[DATASET ENTRIES]:
########

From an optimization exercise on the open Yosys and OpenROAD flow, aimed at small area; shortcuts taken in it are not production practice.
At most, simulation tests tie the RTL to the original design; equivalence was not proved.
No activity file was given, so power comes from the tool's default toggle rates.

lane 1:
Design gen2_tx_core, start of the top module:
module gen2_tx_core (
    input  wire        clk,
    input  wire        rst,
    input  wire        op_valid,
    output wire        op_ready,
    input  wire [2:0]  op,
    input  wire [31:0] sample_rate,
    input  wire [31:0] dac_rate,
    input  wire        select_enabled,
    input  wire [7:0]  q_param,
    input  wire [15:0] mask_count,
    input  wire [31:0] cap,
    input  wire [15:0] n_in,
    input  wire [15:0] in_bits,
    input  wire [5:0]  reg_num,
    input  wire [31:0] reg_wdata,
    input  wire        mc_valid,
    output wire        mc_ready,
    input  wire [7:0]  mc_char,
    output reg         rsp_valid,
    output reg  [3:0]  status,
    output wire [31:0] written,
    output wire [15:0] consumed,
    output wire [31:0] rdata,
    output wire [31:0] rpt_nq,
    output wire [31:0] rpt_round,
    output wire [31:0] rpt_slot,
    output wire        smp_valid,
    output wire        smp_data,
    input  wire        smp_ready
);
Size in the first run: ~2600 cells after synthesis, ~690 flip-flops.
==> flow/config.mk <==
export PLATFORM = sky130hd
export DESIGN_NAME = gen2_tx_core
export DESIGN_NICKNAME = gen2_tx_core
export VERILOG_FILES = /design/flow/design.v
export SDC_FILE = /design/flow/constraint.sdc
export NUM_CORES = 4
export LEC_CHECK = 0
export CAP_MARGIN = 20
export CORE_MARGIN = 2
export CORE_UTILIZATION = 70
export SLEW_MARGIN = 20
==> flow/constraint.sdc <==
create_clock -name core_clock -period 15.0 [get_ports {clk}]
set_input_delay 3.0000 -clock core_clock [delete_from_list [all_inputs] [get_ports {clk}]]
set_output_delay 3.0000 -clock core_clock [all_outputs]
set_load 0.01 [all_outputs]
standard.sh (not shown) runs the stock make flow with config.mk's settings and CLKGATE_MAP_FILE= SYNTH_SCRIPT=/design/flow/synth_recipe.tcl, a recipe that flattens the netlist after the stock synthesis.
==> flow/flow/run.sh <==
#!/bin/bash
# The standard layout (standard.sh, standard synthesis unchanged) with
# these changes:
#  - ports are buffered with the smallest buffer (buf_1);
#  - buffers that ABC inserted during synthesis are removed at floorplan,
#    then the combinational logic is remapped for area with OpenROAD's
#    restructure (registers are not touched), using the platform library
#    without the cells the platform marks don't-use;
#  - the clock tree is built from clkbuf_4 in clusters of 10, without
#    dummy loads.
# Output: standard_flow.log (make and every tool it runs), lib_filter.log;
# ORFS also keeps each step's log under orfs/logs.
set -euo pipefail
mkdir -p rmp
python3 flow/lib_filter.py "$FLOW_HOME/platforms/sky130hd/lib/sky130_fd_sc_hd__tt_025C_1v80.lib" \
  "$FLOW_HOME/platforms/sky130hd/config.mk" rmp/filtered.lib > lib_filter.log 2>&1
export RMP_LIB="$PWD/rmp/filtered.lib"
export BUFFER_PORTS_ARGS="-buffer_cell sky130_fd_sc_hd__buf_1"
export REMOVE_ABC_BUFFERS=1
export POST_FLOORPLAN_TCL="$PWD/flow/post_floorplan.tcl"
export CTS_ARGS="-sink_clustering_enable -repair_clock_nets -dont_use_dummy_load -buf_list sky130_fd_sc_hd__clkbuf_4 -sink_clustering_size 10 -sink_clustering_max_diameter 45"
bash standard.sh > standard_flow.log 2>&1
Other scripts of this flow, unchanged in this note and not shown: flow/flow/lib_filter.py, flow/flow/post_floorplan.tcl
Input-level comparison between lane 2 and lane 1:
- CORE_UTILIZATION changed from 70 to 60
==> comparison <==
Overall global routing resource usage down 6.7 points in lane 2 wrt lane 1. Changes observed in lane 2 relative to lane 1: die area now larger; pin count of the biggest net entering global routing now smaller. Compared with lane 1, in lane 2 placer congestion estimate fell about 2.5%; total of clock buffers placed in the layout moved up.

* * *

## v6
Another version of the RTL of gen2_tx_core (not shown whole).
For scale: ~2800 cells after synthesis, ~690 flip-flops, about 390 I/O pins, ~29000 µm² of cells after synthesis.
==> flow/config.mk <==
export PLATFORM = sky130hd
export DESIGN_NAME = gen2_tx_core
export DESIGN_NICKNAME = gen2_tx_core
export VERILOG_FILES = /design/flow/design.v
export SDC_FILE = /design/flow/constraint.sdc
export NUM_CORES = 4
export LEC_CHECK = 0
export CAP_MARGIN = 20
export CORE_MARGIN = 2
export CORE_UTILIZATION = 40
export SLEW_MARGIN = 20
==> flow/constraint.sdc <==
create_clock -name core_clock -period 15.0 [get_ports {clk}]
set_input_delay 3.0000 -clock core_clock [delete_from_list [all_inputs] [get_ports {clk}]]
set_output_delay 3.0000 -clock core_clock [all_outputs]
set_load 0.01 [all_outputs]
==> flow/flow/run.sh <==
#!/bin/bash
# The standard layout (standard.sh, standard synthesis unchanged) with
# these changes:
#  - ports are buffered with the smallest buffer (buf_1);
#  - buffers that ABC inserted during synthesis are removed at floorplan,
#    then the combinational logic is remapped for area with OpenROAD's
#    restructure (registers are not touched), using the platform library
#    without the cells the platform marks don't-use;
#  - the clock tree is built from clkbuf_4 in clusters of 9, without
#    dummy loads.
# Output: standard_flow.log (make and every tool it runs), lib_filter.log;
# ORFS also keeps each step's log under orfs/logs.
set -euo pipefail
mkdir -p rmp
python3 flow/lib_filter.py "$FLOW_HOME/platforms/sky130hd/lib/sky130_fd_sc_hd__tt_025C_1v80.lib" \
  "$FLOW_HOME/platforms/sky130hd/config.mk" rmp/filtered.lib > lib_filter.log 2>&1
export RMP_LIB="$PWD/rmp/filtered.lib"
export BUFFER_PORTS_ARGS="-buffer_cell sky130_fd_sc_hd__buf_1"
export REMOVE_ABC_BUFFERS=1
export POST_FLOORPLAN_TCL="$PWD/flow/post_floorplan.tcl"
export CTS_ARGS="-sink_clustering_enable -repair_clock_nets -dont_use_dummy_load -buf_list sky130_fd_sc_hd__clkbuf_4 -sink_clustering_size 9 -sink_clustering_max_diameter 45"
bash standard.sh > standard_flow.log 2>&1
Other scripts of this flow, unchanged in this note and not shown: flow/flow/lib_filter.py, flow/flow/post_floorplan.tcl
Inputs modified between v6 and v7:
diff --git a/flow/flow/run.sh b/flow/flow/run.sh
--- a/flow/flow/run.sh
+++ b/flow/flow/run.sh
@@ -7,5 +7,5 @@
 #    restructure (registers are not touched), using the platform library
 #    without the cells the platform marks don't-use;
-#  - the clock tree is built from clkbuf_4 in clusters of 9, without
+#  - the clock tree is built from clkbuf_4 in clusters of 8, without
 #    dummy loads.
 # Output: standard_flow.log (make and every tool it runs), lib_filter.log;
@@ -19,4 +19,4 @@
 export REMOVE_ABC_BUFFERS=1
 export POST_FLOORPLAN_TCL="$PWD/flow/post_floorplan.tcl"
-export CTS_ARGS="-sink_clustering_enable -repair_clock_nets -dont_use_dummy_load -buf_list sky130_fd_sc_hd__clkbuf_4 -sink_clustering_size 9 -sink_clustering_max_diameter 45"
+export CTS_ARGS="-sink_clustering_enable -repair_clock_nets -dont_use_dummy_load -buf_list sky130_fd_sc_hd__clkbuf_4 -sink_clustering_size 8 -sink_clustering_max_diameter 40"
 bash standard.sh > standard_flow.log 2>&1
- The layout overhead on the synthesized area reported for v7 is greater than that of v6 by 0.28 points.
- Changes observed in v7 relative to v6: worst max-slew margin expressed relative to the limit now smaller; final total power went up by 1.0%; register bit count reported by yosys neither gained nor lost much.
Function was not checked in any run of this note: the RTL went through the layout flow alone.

########

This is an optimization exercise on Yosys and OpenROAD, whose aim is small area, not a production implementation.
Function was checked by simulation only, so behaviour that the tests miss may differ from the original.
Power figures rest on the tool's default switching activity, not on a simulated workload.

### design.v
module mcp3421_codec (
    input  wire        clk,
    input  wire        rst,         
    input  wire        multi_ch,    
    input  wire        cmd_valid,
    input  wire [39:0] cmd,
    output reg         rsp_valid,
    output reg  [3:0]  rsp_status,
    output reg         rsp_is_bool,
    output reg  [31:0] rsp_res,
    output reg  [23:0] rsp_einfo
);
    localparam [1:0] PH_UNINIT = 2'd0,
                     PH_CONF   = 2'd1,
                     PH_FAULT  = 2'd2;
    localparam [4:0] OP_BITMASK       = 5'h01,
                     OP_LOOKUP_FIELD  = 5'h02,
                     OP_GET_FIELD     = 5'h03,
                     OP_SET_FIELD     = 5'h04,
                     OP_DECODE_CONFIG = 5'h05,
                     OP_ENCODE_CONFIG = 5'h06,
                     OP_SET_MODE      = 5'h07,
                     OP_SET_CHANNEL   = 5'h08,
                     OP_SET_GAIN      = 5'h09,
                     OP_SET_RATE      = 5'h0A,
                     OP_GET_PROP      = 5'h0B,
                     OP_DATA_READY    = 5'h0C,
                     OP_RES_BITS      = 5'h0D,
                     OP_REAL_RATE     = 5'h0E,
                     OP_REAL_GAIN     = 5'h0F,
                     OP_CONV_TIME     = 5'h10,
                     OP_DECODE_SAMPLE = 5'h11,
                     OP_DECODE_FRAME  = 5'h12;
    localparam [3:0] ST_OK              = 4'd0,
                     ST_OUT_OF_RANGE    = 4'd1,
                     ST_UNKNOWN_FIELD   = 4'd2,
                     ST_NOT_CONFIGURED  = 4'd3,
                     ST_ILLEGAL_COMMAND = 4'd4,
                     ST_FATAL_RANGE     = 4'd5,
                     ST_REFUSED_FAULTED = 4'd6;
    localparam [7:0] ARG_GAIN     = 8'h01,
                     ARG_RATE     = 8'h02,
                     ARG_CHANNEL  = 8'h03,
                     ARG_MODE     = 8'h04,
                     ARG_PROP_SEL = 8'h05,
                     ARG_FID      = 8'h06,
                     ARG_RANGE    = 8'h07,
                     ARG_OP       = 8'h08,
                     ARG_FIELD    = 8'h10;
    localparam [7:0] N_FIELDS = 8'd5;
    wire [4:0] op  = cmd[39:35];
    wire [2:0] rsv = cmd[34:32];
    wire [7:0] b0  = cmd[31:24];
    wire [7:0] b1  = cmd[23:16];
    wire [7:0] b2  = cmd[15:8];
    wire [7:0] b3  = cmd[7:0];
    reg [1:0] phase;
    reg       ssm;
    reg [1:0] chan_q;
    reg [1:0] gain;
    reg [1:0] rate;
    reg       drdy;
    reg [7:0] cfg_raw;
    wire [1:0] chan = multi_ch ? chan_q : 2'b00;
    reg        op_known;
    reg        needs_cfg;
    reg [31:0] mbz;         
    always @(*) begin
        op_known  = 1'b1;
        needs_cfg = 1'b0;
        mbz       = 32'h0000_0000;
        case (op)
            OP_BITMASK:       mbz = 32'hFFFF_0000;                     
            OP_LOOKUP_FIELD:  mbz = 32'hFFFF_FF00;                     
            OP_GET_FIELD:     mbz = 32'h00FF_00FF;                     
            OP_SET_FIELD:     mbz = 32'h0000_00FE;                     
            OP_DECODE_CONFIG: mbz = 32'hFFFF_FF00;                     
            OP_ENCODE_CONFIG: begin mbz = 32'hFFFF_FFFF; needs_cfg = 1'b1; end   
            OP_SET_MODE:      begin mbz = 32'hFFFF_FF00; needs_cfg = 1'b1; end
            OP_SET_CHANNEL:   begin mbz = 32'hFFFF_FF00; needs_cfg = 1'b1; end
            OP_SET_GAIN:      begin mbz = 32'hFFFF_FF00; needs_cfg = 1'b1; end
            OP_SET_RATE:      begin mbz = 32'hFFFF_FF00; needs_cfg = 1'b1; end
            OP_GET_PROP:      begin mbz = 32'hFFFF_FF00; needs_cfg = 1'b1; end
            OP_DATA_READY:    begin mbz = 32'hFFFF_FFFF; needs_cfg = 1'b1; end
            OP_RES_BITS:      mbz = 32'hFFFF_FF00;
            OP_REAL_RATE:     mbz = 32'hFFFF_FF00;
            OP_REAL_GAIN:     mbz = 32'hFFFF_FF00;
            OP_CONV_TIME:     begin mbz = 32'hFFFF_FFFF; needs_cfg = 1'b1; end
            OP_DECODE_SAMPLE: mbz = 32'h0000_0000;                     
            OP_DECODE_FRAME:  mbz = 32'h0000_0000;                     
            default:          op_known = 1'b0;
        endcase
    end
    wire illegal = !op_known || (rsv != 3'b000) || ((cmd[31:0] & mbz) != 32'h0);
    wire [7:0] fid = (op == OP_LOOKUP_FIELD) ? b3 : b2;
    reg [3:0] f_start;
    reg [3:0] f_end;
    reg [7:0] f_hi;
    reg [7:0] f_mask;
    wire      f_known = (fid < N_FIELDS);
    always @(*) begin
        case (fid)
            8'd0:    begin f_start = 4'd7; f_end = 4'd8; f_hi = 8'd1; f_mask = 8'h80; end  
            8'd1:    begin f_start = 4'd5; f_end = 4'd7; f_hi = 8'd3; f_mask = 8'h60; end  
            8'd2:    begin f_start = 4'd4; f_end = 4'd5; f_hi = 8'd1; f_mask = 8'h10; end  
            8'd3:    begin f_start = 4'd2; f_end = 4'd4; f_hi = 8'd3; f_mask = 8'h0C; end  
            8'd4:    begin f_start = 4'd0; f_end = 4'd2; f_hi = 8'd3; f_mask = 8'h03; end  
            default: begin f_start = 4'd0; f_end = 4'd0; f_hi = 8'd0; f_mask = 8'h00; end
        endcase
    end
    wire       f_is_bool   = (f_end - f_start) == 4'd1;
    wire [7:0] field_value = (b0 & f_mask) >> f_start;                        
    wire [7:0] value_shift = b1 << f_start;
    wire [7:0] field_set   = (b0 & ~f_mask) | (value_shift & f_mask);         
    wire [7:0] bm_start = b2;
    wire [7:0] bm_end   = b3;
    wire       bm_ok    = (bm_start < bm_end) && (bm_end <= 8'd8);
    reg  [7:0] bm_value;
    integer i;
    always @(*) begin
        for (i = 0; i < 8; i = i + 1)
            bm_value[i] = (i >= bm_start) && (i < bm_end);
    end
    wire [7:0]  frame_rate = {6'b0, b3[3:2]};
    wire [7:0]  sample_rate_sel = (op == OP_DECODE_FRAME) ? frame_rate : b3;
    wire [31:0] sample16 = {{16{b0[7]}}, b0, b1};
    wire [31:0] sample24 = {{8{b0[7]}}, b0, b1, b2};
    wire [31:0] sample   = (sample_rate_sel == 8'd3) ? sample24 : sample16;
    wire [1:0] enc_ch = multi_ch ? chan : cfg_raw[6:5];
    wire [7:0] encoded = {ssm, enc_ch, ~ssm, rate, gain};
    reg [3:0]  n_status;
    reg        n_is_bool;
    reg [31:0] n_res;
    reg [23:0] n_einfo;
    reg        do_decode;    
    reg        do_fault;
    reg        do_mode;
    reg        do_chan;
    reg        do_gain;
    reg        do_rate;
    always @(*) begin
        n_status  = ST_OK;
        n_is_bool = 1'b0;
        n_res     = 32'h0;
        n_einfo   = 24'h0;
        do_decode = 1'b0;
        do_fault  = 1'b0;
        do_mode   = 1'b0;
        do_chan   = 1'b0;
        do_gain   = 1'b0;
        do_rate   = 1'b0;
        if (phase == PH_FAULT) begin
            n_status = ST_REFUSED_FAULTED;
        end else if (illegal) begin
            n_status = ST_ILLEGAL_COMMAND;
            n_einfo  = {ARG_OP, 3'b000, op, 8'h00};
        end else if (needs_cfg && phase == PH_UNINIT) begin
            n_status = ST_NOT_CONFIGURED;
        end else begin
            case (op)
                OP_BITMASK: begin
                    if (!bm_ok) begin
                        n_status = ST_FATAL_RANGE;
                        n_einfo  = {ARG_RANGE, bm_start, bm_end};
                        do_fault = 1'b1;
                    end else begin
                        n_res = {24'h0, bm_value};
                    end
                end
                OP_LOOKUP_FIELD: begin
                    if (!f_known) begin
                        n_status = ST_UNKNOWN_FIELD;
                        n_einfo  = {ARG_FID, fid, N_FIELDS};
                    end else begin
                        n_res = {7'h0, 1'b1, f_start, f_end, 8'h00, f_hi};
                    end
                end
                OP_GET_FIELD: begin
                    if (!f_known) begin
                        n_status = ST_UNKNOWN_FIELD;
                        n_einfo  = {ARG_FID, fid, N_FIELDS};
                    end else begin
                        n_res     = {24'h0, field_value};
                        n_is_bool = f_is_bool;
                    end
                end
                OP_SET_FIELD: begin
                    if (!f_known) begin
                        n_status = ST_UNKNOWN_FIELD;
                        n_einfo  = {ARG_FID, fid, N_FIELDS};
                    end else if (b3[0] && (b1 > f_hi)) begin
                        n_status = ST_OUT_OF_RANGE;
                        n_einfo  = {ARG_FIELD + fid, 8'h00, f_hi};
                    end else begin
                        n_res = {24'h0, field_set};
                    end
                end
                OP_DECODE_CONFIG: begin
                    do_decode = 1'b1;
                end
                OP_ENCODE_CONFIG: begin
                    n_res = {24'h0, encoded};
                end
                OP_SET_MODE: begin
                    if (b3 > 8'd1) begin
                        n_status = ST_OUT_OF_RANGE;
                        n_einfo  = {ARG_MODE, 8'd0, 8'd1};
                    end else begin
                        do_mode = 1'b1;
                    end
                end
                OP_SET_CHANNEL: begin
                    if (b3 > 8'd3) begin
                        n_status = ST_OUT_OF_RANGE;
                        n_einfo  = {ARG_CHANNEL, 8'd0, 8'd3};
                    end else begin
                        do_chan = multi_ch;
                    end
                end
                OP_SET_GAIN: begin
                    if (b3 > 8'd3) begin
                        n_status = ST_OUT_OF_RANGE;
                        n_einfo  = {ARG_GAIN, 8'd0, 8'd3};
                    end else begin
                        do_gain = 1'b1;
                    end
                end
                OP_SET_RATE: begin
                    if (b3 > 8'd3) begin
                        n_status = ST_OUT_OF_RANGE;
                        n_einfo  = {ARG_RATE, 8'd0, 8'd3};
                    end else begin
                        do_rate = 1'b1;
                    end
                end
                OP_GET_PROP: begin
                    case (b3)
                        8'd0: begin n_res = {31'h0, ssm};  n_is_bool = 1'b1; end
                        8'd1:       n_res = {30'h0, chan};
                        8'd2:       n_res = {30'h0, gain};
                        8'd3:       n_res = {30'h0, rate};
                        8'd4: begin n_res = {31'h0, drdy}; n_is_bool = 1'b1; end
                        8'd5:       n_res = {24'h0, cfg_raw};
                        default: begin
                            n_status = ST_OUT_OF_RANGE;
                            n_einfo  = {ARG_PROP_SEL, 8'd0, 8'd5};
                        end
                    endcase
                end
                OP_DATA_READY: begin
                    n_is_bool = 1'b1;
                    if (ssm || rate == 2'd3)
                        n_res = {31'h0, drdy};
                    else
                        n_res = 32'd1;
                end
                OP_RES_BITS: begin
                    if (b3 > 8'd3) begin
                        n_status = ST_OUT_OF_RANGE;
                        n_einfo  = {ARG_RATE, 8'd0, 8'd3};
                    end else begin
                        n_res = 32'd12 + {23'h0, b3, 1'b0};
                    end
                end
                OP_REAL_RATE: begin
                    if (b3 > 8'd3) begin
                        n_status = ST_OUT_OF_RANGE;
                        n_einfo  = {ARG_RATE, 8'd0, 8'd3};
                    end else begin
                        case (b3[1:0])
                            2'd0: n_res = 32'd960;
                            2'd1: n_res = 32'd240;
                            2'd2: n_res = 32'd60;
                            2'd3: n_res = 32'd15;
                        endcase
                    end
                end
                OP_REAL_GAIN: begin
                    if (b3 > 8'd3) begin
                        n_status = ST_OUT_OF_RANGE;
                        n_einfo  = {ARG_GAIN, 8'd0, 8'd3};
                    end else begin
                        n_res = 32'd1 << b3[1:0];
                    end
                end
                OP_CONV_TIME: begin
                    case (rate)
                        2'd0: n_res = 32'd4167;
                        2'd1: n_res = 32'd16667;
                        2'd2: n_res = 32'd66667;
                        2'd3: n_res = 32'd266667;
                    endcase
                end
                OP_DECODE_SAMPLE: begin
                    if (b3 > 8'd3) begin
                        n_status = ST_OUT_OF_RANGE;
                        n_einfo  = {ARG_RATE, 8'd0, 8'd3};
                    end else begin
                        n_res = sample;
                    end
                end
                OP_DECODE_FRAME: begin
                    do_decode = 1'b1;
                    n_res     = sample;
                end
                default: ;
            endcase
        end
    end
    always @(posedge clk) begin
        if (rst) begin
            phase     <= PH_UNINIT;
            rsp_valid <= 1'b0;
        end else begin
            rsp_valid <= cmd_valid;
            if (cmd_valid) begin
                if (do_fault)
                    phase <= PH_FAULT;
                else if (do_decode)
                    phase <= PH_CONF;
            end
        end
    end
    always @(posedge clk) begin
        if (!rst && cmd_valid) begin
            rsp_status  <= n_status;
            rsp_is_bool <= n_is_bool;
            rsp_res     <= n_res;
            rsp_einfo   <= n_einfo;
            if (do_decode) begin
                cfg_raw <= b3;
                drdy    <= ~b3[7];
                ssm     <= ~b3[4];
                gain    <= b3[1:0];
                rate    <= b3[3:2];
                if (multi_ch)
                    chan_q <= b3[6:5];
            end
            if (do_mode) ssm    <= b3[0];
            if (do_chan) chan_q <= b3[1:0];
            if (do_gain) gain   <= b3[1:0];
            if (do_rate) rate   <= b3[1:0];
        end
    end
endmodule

########

[TO DO]: Every line of the entries above that holds "phase" should be copied out.

[OUTPUT FOR THIS EXERCISE]:
    reg [1:0] phase;
        if (phase == PH_FAULT) begin
        end else if (needs_cfg && phase == PH_UNINIT) begin
            phase     <= PH_UNINIT;
                    phase <= PH_FAULT;
                    phase <= PH_CONF;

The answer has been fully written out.